For the word "DEPTH", search the records and show each line in which it occurs.
————
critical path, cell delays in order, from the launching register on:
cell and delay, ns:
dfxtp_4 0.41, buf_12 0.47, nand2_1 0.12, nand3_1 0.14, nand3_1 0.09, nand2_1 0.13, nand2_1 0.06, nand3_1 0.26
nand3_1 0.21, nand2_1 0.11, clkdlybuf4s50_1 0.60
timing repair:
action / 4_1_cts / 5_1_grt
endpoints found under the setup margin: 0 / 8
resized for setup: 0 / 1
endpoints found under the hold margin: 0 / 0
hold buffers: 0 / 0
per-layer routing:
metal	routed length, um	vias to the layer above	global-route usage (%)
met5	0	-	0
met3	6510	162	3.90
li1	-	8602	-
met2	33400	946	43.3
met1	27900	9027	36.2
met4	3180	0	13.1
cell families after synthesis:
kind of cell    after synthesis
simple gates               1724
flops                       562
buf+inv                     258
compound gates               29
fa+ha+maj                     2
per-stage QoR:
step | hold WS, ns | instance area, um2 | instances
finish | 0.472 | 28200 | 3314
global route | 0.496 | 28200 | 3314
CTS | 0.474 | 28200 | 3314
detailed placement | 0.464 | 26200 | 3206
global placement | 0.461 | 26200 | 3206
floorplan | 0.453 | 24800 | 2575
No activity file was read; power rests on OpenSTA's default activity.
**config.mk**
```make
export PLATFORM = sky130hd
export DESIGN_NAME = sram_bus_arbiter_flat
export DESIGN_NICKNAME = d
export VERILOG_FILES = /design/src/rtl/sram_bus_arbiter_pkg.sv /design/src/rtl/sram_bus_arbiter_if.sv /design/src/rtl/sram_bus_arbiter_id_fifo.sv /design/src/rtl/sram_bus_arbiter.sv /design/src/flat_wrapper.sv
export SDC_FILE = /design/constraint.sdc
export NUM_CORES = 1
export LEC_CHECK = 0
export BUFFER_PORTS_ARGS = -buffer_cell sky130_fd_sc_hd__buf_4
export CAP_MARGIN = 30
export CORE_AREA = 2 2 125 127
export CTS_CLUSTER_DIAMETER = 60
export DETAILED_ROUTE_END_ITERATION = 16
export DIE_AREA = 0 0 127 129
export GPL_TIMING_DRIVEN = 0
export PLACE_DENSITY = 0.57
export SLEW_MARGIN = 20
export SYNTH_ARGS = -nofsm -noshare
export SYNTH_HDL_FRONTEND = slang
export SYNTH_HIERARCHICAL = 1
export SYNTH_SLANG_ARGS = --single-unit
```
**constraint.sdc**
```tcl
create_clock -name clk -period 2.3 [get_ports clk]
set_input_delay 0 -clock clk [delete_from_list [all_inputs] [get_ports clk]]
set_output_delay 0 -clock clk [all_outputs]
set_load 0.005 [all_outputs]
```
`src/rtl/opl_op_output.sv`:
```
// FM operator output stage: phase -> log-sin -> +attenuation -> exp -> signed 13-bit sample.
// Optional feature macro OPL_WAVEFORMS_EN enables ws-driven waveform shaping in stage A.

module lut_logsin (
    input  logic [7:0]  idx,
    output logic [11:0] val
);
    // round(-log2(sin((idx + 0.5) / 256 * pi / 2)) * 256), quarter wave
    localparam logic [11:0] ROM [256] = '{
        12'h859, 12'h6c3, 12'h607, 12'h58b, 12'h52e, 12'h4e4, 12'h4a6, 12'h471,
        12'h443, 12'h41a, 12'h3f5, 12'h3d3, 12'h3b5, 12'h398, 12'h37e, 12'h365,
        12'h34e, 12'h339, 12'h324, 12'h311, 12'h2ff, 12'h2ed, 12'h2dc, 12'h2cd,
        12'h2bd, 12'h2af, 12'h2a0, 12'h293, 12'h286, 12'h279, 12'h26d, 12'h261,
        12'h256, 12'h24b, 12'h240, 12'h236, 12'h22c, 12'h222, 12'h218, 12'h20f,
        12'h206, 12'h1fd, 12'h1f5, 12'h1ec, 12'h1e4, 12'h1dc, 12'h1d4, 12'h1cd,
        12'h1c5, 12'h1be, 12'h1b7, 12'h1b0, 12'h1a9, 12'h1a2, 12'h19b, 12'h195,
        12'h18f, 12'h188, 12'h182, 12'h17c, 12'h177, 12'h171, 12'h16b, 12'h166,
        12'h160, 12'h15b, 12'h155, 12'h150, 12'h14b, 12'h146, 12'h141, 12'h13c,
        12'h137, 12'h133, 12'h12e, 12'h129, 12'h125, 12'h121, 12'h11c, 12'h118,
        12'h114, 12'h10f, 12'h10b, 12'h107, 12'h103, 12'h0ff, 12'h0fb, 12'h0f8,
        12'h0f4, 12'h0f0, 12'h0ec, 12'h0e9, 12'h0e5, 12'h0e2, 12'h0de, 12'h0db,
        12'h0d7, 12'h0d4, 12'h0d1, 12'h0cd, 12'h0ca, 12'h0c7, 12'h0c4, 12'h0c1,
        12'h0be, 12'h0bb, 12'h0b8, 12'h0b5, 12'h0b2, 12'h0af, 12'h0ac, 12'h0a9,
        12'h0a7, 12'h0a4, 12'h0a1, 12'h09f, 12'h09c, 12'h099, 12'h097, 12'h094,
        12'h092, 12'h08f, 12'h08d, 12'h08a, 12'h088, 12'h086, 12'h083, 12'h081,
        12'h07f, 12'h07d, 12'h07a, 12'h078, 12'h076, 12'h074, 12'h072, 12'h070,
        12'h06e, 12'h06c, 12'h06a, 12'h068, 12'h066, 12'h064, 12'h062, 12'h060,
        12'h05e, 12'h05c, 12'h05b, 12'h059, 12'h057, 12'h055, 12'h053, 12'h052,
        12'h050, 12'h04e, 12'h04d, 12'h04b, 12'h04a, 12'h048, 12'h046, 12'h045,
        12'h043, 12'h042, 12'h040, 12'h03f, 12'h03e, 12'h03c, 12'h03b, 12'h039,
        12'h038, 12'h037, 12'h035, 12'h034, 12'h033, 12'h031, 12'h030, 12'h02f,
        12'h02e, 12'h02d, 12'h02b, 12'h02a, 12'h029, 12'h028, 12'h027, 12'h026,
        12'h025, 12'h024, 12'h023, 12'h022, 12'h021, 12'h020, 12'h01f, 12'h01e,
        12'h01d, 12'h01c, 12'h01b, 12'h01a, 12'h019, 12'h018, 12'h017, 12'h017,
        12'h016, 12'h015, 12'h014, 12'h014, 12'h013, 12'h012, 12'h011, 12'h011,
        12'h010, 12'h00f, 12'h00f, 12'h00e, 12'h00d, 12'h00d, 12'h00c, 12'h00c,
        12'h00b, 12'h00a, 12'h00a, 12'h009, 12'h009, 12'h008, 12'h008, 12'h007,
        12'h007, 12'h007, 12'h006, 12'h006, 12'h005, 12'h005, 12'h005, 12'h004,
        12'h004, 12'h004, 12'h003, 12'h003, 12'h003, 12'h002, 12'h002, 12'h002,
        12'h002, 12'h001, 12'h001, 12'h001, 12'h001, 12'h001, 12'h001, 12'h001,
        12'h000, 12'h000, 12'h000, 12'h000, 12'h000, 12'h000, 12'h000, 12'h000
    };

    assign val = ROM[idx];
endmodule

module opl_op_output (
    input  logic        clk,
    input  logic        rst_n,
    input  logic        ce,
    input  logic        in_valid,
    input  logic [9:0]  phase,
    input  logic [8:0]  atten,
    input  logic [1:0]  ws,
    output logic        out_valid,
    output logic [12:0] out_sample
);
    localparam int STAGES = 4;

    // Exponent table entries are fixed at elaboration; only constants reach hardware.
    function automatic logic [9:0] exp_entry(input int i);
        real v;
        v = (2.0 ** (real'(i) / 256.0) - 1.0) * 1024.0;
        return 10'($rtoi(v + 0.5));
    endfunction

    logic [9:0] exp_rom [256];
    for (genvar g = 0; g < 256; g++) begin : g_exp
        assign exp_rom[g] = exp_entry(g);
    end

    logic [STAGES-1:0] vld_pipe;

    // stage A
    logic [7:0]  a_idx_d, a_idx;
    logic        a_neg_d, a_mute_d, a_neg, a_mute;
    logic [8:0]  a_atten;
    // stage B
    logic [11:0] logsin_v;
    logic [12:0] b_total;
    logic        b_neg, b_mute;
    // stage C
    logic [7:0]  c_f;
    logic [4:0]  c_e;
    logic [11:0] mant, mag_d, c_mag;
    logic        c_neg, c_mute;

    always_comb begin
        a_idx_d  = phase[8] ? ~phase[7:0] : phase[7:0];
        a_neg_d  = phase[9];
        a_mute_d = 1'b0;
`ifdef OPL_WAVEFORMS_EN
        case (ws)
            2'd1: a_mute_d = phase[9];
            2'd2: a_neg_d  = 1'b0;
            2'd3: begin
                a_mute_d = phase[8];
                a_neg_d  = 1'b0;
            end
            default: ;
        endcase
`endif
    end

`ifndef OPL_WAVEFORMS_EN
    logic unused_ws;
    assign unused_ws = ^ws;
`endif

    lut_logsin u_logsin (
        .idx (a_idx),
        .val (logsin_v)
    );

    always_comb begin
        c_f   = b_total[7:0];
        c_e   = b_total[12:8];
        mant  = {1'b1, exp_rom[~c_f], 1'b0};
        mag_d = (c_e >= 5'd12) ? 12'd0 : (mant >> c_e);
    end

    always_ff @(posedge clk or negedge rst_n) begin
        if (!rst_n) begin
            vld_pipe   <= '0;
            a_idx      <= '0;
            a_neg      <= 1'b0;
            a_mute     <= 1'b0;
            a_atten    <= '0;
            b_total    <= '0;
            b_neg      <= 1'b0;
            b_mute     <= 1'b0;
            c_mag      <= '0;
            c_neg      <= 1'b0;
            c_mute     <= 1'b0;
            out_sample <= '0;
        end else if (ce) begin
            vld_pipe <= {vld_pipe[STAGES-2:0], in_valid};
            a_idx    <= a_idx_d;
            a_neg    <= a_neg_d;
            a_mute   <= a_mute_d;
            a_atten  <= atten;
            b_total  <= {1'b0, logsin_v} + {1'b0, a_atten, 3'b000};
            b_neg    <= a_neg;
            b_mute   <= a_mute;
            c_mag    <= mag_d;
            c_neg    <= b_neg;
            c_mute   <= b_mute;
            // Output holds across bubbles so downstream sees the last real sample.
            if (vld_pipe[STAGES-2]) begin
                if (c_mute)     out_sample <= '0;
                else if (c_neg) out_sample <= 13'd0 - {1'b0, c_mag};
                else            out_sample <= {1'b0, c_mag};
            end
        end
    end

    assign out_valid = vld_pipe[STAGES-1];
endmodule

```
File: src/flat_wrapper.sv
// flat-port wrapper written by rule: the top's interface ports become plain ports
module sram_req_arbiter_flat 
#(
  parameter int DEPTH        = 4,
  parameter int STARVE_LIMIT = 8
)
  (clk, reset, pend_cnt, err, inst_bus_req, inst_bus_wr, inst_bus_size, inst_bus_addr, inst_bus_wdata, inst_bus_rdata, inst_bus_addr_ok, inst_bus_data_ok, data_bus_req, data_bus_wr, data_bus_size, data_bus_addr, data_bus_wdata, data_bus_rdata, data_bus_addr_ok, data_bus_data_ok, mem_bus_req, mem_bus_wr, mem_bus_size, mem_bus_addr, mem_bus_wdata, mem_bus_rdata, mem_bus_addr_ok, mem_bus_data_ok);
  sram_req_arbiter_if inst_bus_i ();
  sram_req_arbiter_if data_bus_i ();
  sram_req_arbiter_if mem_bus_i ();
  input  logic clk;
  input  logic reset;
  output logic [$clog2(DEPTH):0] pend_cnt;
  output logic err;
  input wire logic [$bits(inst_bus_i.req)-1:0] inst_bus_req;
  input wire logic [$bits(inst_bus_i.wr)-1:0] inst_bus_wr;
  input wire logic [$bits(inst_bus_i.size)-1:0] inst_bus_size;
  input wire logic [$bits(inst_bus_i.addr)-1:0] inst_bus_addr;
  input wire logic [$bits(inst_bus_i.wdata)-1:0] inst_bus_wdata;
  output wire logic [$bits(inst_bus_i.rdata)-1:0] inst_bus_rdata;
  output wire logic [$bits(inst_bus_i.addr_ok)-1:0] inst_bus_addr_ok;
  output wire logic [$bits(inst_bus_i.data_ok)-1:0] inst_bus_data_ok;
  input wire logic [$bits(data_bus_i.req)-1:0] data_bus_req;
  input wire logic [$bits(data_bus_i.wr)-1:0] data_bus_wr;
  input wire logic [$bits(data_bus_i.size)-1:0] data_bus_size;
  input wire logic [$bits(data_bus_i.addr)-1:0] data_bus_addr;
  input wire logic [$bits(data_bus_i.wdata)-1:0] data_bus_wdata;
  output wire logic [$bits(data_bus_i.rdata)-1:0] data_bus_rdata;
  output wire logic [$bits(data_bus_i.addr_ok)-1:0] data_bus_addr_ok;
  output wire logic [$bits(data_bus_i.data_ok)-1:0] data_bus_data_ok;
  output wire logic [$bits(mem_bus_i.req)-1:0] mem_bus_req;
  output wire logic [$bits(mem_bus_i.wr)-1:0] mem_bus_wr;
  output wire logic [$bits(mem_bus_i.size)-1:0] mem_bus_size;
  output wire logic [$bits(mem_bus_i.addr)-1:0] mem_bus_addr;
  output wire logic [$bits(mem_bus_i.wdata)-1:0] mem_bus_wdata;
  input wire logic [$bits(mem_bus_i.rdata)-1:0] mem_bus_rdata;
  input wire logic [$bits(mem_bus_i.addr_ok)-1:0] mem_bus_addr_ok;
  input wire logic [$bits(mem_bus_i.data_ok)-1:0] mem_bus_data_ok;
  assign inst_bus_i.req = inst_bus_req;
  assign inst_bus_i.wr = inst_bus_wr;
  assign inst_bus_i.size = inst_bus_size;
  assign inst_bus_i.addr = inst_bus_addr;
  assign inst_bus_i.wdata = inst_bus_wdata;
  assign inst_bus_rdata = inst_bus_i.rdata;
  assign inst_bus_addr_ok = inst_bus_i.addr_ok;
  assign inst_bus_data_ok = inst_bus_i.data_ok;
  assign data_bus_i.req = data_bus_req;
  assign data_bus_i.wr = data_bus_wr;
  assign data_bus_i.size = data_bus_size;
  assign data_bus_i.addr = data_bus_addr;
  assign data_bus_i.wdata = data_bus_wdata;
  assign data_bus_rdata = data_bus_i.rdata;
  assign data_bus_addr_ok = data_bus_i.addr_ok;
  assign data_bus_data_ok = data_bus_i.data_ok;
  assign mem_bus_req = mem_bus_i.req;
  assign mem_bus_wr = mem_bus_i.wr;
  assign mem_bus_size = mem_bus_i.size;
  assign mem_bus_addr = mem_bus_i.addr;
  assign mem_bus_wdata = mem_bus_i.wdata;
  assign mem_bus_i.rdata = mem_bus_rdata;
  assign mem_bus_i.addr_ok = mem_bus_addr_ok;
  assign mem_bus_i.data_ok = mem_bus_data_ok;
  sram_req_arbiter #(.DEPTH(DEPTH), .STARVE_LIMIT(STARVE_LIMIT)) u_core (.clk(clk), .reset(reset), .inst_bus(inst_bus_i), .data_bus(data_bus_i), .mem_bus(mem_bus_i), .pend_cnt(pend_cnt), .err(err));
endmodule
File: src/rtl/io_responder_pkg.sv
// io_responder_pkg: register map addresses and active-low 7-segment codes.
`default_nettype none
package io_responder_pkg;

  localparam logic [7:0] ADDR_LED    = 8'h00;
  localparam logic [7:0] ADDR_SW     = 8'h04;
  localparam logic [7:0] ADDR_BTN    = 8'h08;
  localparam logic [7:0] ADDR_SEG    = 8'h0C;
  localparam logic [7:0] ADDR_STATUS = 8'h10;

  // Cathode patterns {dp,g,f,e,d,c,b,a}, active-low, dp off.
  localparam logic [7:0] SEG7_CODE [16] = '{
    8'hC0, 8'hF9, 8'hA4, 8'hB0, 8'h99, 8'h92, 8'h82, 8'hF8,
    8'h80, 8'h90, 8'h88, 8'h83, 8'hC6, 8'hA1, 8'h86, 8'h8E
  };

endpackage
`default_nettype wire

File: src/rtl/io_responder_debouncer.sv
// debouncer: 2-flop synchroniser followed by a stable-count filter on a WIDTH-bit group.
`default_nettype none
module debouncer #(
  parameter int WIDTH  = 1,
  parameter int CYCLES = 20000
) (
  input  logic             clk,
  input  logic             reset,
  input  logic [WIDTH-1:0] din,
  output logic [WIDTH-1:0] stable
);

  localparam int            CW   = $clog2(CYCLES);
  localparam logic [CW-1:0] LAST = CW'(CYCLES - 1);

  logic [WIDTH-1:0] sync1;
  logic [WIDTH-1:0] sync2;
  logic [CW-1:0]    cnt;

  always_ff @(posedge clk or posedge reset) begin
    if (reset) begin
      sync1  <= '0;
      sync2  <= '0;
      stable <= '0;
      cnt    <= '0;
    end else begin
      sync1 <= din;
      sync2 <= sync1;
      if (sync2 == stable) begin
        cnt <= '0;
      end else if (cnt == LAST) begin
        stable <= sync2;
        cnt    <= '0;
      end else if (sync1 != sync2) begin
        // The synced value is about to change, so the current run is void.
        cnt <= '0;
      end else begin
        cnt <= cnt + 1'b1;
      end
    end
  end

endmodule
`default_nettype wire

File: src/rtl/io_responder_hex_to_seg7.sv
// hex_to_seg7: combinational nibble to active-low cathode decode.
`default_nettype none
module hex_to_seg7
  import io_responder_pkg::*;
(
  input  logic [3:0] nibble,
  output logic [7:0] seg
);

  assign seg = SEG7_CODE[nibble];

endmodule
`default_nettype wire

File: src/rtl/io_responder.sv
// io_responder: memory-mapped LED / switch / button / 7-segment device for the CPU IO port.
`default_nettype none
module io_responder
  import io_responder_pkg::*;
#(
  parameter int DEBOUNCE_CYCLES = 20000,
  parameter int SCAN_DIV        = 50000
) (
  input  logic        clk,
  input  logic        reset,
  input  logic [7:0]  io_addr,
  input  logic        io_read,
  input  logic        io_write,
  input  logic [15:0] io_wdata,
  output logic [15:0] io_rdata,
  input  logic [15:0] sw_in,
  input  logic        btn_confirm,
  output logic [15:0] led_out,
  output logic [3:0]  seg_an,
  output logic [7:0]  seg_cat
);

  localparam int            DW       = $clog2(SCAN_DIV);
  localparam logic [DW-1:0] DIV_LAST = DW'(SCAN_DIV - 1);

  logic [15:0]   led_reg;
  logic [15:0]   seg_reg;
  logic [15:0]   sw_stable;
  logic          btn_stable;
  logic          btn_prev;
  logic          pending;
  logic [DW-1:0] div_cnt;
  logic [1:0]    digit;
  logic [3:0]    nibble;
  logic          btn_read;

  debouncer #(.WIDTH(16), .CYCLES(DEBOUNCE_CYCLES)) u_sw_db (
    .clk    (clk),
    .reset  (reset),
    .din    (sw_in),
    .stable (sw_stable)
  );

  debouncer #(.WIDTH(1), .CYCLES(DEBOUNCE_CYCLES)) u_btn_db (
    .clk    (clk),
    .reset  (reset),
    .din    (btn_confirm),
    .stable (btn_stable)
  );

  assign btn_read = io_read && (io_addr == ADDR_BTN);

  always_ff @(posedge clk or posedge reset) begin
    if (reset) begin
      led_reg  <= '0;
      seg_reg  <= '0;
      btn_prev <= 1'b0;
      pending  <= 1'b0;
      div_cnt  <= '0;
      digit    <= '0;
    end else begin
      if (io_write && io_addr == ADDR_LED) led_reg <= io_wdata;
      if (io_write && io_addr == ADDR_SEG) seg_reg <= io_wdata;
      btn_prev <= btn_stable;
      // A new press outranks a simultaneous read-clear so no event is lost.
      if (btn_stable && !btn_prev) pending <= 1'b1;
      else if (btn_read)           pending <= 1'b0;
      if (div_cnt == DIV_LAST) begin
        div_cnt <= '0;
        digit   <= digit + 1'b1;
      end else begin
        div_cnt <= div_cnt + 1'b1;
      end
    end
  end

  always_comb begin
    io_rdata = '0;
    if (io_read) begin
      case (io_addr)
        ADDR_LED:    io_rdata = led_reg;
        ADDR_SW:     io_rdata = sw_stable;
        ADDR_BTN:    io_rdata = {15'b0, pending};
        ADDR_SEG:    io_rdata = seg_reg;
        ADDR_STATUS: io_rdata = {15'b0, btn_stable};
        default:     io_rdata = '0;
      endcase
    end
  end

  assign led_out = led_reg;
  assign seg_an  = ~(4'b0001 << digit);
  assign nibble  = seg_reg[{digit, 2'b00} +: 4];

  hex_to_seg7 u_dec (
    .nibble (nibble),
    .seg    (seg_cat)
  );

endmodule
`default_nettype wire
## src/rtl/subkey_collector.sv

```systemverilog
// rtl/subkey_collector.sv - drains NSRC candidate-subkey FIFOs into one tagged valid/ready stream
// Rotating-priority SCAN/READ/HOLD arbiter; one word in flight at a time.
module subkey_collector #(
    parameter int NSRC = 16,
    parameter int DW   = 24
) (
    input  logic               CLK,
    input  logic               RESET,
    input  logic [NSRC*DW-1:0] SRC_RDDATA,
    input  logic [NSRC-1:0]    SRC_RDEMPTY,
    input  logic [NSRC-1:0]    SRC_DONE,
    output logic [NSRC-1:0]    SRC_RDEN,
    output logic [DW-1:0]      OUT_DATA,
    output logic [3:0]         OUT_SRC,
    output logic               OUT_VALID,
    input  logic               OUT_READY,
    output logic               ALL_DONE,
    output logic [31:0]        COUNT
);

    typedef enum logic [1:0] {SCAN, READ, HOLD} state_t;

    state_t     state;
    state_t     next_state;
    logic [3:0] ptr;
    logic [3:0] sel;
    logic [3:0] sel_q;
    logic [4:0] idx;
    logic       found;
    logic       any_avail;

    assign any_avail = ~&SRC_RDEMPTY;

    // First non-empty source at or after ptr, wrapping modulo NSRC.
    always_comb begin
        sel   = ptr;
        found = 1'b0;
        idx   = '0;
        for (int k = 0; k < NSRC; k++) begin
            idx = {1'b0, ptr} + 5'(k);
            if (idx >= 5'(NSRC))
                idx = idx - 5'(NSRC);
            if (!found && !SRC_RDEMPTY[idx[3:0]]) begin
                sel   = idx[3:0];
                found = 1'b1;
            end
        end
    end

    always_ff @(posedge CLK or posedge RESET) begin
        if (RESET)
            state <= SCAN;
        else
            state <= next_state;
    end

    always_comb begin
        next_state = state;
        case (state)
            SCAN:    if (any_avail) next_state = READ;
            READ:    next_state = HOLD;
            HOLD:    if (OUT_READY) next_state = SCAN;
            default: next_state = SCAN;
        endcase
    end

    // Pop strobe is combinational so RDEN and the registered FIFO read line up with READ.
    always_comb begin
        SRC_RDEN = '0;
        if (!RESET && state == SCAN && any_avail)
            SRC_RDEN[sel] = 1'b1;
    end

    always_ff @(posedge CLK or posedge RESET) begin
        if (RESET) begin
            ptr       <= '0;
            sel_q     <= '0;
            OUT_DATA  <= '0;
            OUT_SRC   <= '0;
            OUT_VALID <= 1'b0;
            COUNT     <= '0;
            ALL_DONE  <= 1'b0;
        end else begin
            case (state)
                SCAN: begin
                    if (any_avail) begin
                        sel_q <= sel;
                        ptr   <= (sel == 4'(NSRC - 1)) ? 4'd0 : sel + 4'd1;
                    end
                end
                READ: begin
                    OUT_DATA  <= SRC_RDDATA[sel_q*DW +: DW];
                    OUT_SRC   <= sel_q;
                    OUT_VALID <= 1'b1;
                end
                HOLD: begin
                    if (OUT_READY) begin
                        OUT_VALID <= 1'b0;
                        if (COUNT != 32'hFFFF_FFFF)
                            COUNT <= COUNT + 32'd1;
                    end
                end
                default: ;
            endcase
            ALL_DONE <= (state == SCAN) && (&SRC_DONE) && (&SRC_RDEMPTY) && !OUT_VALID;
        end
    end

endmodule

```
————
● **Solution**:
  parameter int DEPTH        = 4,
  output logic [$clog2(DEPTH):0] pend_cnt;
  sram_req_arbiter #(.DEPTH(DEPTH), .STARVE_LIMIT(STARVE_LIMIT)) u_core (.clk(clk), .reset(reset), .inst_bus(inst_bus_i), .data_bus(data_bus_i), .mem_bus(mem_bus_i), .pend_cnt(pend_cnt), .err(err));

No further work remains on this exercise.